WORK ITEM: The lines to find are those in the entries that hold the word "until"; copy every one of them.

RECORD SET:
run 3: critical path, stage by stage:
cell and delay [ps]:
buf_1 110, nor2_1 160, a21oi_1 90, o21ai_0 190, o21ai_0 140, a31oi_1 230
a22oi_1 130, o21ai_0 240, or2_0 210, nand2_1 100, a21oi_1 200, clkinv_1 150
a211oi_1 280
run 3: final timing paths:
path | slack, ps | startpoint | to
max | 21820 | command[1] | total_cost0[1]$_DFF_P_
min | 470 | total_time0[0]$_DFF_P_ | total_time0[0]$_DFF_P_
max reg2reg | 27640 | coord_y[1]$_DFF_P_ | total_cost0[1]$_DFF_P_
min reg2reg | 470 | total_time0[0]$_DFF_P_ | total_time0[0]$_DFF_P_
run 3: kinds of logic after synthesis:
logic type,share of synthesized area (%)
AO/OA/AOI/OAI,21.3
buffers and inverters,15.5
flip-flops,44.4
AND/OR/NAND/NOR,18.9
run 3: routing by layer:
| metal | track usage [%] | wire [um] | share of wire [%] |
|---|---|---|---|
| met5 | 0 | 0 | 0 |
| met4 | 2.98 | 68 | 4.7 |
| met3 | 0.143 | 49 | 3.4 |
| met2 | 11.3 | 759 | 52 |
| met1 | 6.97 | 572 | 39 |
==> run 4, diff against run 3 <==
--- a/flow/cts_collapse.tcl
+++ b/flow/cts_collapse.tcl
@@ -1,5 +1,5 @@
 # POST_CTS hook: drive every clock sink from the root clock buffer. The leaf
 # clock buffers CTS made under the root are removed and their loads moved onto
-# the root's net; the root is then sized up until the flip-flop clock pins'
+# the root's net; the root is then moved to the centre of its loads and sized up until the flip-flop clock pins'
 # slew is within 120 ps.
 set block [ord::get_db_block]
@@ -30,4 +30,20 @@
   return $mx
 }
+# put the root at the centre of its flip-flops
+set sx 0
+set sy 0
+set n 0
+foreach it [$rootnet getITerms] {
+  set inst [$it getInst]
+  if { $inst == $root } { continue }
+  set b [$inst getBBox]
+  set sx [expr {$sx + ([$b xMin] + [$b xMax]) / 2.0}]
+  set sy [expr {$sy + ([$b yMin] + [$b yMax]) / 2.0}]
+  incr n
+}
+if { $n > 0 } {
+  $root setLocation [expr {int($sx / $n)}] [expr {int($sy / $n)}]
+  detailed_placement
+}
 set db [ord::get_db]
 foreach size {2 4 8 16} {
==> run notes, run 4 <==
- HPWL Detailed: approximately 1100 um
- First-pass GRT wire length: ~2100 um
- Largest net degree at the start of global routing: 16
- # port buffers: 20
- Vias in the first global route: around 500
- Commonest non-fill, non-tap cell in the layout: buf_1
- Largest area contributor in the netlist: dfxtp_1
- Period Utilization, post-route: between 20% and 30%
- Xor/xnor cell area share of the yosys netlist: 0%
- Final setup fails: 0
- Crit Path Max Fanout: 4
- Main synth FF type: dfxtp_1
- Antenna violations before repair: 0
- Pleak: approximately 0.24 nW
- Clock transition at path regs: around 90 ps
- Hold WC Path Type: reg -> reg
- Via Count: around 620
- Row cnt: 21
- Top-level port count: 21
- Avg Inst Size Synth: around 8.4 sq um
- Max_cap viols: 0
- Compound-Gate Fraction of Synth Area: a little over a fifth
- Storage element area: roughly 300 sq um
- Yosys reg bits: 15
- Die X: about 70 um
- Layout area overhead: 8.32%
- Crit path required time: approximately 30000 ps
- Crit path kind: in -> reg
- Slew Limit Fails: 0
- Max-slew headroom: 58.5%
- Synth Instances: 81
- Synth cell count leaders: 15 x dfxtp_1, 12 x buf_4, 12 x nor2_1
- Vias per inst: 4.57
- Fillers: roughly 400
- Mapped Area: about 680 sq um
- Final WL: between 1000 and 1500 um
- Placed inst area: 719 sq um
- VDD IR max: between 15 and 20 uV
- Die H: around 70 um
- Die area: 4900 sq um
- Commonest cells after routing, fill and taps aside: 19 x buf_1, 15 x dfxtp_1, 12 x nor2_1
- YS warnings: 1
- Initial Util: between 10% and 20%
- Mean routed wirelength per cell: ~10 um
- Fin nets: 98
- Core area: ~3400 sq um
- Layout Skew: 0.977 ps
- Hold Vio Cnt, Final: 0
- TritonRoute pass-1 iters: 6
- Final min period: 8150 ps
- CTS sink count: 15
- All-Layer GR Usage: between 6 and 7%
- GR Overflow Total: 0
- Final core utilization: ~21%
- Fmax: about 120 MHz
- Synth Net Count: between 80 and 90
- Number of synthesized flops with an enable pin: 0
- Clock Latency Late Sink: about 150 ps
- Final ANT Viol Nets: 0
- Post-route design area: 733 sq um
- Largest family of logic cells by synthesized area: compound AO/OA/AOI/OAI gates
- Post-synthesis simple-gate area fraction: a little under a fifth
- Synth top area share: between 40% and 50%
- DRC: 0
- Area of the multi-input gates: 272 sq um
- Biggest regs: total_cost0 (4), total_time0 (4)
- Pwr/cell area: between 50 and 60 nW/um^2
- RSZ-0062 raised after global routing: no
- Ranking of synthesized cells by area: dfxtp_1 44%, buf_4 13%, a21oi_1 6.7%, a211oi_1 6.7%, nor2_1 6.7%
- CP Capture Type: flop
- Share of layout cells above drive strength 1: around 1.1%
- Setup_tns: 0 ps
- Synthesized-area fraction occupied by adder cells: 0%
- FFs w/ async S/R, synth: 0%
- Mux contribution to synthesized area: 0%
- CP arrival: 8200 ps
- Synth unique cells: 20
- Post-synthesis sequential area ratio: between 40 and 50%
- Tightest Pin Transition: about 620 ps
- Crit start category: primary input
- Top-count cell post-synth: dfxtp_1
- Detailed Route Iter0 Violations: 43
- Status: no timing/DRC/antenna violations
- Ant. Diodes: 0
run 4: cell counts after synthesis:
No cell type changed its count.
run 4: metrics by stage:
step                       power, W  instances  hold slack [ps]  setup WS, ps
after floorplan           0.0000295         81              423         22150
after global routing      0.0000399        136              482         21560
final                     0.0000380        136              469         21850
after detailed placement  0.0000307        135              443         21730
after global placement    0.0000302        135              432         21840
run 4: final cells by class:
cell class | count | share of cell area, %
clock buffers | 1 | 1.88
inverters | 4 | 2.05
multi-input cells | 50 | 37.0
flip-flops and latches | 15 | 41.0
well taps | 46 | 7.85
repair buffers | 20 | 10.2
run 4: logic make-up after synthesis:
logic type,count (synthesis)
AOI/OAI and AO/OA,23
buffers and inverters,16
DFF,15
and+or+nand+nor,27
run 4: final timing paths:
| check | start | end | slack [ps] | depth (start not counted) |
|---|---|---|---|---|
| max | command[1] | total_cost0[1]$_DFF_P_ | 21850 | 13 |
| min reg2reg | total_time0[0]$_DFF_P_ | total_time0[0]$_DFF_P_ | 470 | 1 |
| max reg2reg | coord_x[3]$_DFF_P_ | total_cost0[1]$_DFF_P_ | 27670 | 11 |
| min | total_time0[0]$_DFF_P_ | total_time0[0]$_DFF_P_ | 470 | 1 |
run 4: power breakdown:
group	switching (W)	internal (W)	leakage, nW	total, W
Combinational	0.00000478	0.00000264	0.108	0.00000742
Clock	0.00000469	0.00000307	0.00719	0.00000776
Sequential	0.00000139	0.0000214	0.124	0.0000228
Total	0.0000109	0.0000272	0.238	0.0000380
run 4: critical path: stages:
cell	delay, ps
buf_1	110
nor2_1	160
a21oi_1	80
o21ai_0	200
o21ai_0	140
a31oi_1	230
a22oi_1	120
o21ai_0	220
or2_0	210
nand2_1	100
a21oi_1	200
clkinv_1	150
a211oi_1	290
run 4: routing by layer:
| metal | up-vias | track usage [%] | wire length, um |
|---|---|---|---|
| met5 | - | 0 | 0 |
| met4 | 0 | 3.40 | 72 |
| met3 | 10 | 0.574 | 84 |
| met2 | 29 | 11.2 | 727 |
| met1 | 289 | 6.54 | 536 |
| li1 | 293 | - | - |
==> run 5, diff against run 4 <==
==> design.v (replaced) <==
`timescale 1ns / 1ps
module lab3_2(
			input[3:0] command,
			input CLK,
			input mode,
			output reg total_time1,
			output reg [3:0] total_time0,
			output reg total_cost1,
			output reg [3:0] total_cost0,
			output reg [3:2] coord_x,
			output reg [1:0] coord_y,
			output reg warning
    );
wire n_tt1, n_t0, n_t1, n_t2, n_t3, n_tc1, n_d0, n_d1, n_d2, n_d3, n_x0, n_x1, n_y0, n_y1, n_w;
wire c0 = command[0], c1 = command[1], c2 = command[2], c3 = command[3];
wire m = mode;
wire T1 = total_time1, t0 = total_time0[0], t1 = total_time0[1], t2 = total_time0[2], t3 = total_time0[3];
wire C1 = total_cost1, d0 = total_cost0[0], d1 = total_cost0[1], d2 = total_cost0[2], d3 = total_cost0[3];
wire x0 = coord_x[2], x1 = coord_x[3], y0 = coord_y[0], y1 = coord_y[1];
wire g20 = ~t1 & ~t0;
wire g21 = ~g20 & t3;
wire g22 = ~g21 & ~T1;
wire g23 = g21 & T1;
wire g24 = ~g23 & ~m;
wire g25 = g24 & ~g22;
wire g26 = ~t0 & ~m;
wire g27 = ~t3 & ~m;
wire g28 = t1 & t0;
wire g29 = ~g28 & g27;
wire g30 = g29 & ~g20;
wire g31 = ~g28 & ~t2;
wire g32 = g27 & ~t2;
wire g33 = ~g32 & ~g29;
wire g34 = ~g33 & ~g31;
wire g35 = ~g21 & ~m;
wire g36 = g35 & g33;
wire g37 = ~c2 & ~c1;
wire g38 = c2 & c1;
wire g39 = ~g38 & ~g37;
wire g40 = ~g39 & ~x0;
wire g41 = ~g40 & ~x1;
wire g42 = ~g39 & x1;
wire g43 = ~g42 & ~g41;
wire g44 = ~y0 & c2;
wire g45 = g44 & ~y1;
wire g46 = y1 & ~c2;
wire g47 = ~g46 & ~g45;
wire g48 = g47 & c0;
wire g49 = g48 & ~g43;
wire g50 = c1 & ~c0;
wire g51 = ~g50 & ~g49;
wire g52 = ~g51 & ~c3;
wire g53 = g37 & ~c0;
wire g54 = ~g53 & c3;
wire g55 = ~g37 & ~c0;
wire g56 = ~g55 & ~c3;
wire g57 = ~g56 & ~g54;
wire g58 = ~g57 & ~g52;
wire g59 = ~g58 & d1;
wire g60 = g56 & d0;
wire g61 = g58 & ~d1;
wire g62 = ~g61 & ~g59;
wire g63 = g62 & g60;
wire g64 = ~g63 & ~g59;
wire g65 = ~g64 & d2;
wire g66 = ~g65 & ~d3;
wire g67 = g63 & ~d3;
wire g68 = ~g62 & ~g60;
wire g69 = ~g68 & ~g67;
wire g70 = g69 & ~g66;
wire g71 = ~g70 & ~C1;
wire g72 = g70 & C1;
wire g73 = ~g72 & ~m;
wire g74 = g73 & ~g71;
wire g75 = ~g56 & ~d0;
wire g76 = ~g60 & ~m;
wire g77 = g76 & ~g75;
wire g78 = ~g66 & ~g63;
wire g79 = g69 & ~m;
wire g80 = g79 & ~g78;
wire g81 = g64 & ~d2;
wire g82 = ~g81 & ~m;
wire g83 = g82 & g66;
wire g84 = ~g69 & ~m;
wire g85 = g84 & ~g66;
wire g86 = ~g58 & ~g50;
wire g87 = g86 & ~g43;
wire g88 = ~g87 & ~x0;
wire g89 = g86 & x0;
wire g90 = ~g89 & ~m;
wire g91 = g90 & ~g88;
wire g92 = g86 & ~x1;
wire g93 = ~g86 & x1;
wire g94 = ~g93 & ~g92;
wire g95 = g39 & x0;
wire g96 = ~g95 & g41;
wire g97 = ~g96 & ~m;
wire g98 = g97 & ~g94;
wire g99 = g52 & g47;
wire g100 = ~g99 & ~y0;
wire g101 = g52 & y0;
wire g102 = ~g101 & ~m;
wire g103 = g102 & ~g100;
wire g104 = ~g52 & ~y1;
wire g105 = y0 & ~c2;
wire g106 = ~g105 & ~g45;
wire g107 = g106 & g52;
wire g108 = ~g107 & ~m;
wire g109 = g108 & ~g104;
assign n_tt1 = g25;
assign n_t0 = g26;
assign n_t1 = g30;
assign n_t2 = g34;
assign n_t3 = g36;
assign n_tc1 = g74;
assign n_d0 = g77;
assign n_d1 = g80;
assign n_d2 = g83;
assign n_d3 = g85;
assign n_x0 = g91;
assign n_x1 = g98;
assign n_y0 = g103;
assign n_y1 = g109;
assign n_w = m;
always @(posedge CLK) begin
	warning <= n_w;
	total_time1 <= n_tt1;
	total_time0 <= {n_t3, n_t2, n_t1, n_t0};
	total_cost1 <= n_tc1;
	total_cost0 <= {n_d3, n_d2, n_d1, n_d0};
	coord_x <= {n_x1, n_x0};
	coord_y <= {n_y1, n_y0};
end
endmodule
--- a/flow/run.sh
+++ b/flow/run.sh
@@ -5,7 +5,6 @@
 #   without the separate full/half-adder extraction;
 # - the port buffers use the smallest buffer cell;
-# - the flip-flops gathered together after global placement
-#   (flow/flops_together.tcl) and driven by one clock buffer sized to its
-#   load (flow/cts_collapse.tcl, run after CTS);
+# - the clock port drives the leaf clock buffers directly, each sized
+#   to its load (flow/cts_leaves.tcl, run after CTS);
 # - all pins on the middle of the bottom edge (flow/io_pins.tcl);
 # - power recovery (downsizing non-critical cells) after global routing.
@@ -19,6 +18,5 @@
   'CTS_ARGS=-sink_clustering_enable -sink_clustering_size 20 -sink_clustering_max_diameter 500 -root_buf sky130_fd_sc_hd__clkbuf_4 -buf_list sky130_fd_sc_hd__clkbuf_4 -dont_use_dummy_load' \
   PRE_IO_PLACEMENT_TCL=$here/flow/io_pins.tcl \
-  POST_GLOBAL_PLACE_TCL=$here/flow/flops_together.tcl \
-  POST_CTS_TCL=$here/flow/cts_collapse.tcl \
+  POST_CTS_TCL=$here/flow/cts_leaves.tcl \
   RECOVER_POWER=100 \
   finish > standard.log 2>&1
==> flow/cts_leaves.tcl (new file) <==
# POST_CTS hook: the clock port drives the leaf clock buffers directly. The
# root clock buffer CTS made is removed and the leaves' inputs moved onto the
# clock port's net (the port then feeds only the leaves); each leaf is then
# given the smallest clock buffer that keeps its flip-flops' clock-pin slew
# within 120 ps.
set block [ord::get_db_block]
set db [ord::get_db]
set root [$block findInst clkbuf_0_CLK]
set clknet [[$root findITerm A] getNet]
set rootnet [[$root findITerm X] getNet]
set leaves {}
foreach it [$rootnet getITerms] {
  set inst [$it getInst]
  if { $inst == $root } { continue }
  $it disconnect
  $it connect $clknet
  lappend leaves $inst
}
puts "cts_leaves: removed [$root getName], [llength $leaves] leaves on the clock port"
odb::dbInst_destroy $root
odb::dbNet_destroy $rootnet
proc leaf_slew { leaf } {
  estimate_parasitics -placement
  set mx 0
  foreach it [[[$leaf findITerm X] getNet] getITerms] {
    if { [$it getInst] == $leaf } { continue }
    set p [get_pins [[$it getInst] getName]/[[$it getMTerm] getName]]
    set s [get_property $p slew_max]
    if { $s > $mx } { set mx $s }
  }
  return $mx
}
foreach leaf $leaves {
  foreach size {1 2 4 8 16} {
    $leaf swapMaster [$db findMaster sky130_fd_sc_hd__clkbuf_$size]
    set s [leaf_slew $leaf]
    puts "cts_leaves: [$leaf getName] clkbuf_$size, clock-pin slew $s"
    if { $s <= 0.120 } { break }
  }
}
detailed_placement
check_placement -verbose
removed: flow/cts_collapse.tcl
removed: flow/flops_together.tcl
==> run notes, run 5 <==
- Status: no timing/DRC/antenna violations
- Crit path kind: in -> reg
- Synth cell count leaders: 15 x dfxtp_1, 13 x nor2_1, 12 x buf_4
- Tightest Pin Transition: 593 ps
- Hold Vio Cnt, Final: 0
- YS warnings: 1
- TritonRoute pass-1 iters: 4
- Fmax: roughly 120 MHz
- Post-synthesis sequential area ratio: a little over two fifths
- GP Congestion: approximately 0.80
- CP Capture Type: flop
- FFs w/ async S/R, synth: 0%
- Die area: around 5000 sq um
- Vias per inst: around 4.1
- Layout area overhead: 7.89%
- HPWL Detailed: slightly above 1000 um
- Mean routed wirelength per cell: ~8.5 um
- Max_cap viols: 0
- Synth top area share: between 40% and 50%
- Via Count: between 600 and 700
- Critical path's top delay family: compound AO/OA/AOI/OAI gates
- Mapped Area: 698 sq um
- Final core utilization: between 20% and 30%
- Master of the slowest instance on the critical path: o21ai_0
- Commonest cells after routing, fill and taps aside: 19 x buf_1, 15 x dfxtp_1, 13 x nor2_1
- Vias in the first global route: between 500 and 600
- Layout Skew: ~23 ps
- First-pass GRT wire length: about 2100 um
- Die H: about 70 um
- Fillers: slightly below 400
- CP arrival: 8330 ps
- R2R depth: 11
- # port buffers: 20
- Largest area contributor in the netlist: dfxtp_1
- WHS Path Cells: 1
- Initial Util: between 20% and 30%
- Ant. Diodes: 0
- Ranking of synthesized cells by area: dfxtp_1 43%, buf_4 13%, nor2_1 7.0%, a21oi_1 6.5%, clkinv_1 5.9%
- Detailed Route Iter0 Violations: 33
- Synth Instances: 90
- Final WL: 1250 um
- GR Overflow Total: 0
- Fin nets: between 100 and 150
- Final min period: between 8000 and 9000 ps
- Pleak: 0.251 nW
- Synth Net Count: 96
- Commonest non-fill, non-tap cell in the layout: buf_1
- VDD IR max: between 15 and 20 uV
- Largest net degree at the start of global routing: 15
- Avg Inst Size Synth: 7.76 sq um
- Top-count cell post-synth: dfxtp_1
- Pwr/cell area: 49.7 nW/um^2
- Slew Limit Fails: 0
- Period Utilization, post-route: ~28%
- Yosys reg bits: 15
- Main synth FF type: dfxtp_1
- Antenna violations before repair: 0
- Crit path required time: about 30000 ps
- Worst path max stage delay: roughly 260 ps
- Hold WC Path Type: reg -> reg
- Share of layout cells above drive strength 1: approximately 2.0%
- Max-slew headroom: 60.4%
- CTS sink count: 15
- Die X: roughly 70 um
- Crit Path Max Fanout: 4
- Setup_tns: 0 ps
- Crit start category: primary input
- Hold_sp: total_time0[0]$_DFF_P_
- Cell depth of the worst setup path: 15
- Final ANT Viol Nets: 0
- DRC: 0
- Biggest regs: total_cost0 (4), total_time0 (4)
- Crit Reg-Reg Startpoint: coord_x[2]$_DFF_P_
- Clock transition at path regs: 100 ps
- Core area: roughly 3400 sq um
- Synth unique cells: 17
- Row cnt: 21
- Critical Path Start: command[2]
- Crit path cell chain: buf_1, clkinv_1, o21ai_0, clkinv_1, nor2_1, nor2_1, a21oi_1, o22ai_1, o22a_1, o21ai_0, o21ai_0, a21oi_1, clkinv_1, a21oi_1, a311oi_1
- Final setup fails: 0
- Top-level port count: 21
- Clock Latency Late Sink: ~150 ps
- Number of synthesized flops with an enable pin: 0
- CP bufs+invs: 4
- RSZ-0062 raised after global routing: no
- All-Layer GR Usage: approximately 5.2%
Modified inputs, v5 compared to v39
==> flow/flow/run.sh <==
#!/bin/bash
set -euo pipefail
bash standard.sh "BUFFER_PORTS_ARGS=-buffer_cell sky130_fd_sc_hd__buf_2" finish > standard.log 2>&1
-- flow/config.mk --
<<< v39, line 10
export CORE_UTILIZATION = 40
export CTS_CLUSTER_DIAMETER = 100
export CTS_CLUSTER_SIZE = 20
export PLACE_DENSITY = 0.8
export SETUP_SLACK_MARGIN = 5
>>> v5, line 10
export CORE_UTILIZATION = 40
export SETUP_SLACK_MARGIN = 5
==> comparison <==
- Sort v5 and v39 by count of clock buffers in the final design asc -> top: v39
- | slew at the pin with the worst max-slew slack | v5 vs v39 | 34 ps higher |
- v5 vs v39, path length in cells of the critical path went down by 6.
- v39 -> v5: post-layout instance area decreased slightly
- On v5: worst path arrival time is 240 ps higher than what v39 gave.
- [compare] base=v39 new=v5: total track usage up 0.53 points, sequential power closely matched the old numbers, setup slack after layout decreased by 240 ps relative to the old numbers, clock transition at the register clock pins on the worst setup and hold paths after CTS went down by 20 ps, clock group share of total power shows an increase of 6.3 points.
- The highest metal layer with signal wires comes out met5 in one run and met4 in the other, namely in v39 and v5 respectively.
Context: an optimization exercise on an open-source flow, tuned for small area. The choices shown serve that exercise and are no tape-out recipe. Only simulation tests tie the RTL to the original design; equivalence was not proved. Power figures rest on the tool's default switching activity, not on a simulated workload.

==> flow/design.v (excerpt) <==
module h_lcd(state, eval, success, clk_in, rst, rs, e, data);
==> flow/config.mk <==
export PLATFORM = sky130hd
export DESIGN_NAME = h_lcd
export DESIGN_NICKNAME = h_lcd
export VERILOG_FILES = /design/flow/design.v
export SDC_FILE = /design/flow/constraint.sdc
export NUM_CORES = 4
export LEC_CHECK = 0
export ABC_AREA = 1
export CAP_MARGIN = 20
export CORE_MARGIN = 2
export CORE_UTILIZATION = 40
export CTS_BUF_LIST = sky130_fd_sc_hd__clkbuf_4
export CTS_CLUSTER_DIAMETER = 200
export CTS_CLUSTER_SIZE = 30
export GPL_TIMING_DRIVEN = 0
export SETUP_SLACK_MARGIN = 0.3
export SLEW_MARGIN = 20
==> flow/constraint.sdc <==
create_clock -name core_clock -period 5.0 [get_ports {clk_in}]
set_input_delay 1.0000 -clock core_clock [delete_from_list [all_inputs] [get_ports {clk_in}]]
set_output_delay 1.0000 -clock core_clock [all_outputs]
set_load 0.01 [all_outputs]
standard.sh (not shown) runs the stock make flow with config.mk's settings and CLKGATE_MAP_FILE= SYNTH_SCRIPT=/design/flow/synth_recipe.tcl, a recipe that flattens the netlist after the stock synthesis.
==> flow/flow/run.sh <==
#!/bin/bash
# Layout flow: the standard ORFS flow (standard.sh) with these changes,
# all aimed at cell area:
#  - synthesis maps the logic with an area-only ABC script
#    (flow/abc_area.script: strash; dch -f; map -a) in place of ORFS's
#    abc_area.script, which maps for delay and then buffers and upsizes;
#    Yosys's own early ABC run and the half/full-adder extraction are skipped
#    (SYNTH_ARGS=-noabc, ADDER_MAP_FILE empty), so ABC sees the design's
#    logic as written;
#  - the port buffers are sky130_fd_sc_hd__buf_1;
#  - the larger flip-flop sizes (dfxtp_2, dfxtp_4) are added to the
#    platform's don't-use list, so that timing repair buffers the loads of a
#    flip-flop instead of upsizing it.
# Every script is ORFS's own, copied unchanged apart from abc_area.script.
# All tool output goes to make.log and to ORFS's logs under orfs/logs.
set -euo pipefail
W=$(pwd)
# the platform's don't-use cells (platforms/sky130hd/config.mk) and two more
DONT_USE="sky130_fd_sc_hd__probe_p_8 sky130_fd_sc_hd__probec_p_8 sky130_fd_sc_hd__lpflow_bleeder_1 sky130_fd_sc_hd__lpflow_clkbufkapwr_1 sky130_fd_sc_hd__lpflow_clkbufkapwr_16 sky130_fd_sc_hd__lpflow_clkbufkapwr_2 sky130_fd_sc_hd__lpflow_clkbufkapwr_4 sky130_fd_sc_hd__lpflow_clkbufkapwr_8 sky130_fd_sc_hd__lpflow_clkinvkapwr_1 sky130_fd_sc_hd__lpflow_clkinvkapwr_16 sky130_fd_sc_hd__lpflow_clkinvkapwr_2 sky130_fd_sc_hd__lpflow_clkinvkapwr_4 sky130_fd_sc_hd__lpflow_clkinvkapwr_8 sky130_fd_sc_hd__lpflow_decapkapwr_12 sky130_fd_sc_hd__lpflow_decapkapwr_3 sky130_fd_sc_hd__lpflow_decapkapwr_4 sky130_fd_sc_hd__lpflow_decapkapwr_6 sky130_fd_sc_hd__lpflow_decapkapwr_8 sky130_fd_sc_hd__lpflow_inputiso0n_1 sky130_fd_sc_hd__lpflow_inputiso0p_1 sky130_fd_sc_hd__lpflow_inputiso1n_1 sky130_fd_sc_hd__lpflow_inputiso1p_1 sky130_fd_sc_hd__lpflow_inputisolatch_1 sky130_fd_sc_hd__lpflow_isobufsrc_1 sky130_fd_sc_hd__lpflow_isobufsrc_16 sky130_fd_sc_hd__lpflow_isobufsrc_2 sky130_fd_sc_hd__lpflow_isobufsrc_4 sky130_fd_sc_hd__lpflow_isobufsrc_8 sky130_fd_sc_hd__lpflow_isobufsrckapwr_16 sky130_fd_sc_hd__lpflow_lsbuf_lh_hl_isowell_tap_1 sky130_fd_sc_hd__lpflow_lsbuf_lh_hl_isowell_tap_2 sky130_fd_sc_hd__lpflow_lsbuf_lh_hl_isowell_tap_4 sky130_fd_sc_hd__lpflow_lsbuf_lh_isowell_4 sky130_fd_sc_hd__lpflow_lsbuf_lh_isowell_tap_1 sky130_fd_sc_hd__lpflow_lsbuf_lh_isowell_tap_2 sky130_fd_sc_hd__lpflow_lsbuf_lh_isowell_tap_4 sky130_fd_sc_hd__dfxtp_2 sky130_fd_sc_hd__dfxtp_4"
rm -rf "$W/scripts"
cp -r "$FLOW_HOME/scripts" "$W/scripts"
cp "$W/flow/abc_area.script" "$W/scripts/abc_area.script"
bash "$W/standard.sh" SCRIPTS_DIR="$W/scripts" SYNTH_ARGS=-noabc ADDER_MAP_FILE= \
  BUFFER_PORTS_ARGS="-buffer_cell sky130_fd_sc_hd__buf_1" \
  DONT_USE_CELLS="$DONT_USE" finish > "$W/make.log" 2>&1
Other scripts of this flow, unchanged in this note and not shown: flow/flow/abc_area.script
Then changed:
==> flow/flow/run.sh (replaced) <==
#!/bin/bash
# Layout flow: the standard ORFS flow (standard.sh) with these changes,
# all aimed at cell area:
#  - synthesis maps the logic with an area-only ABC script
#    (flow/abc_area.script: strash; dch -f; map -a) in place of ORFS's
#    abc_area.script, which maps for delay and then buffers and upsizes;
#    Yosys's own early ABC run and the half/full-adder extraction are skipped
#    (SYNTH_ARGS=-noabc, ADDER_MAP_FILE empty), so ABC sees the design's
#    logic as written;
#  - the port buffers are sky130_fd_sc_hd__buf_1.
# Every script is ORFS's own, copied unchanged apart from abc_area.script.
# All tool output goes to make.log and to ORFS's logs under orfs/logs.
set -euo pipefail
W=$(pwd)
rm -rf "$W/scripts"
cp -r "$FLOW_HOME/scripts" "$W/scripts"
cp "$W/flow/abc_area.script" "$W/scripts/abc_area.script"
bash "$W/standard.sh" SCRIPTS_DIR="$W/scripts" SYNTH_ARGS=-noabc ADDER_MAP_FILE= \
  BUFFER_PORTS_ARGS="-buffer_cell sky130_fd_sc_hd__buf_1" finish > "$W/make.log" 2>&1
CAP_MARGIN = 0   (was 20)
SLEW_MARGIN = 0   (was 20)
Result: Setup slack degrades by 0.0030 ns; synthesized cell count is unchanged; critical path depth decreases by 3; cell area goes down by 1.6%; sequential power rises by about 5%.

-- afterwards: timing with drivers on the ports --
The flow's constraints put no driver on any port. The routed layouts listed below were extracted and timed again, unchanged, in two steps. Step 1 (the two cells are an assumption about what drives the block):
set clk [get_ports {clk_in}]
set_driving_cell -lib_cell sky130_fd_sc_hd__clkbuf_16 $clk
set_driving_cell -lib_cell sky130_fd_sc_hd__buf_2 [delete_from_list [all_inputs] $clk]
Step 2 also shifts input and output timing later by t, the mid clock arrival at the registers, as if the neighbouring blocks saw the same clock. a / b / c = ideal ports / drivers / drivers and shift; a / b = the first two.
run | t, ns | setup slack, ns | worst hold slack (ns)
the first run | 0.308 | 0.359 / 0.339 / 0.648 | 0.493 / 0.493 / 0.493
the second run | 0.307 | 0.356 / 0.336 / 0.644 | 0.495 / 0.495 / 0.495
After both steps every run listed still meets setup and hold.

ANSWER SPACE:
-# the root's net; the root is then sized up until the flip-flop clock pins'
+# the root's net; the root is then moved to the centre of its loads and sized up until the flip-flop clock pins'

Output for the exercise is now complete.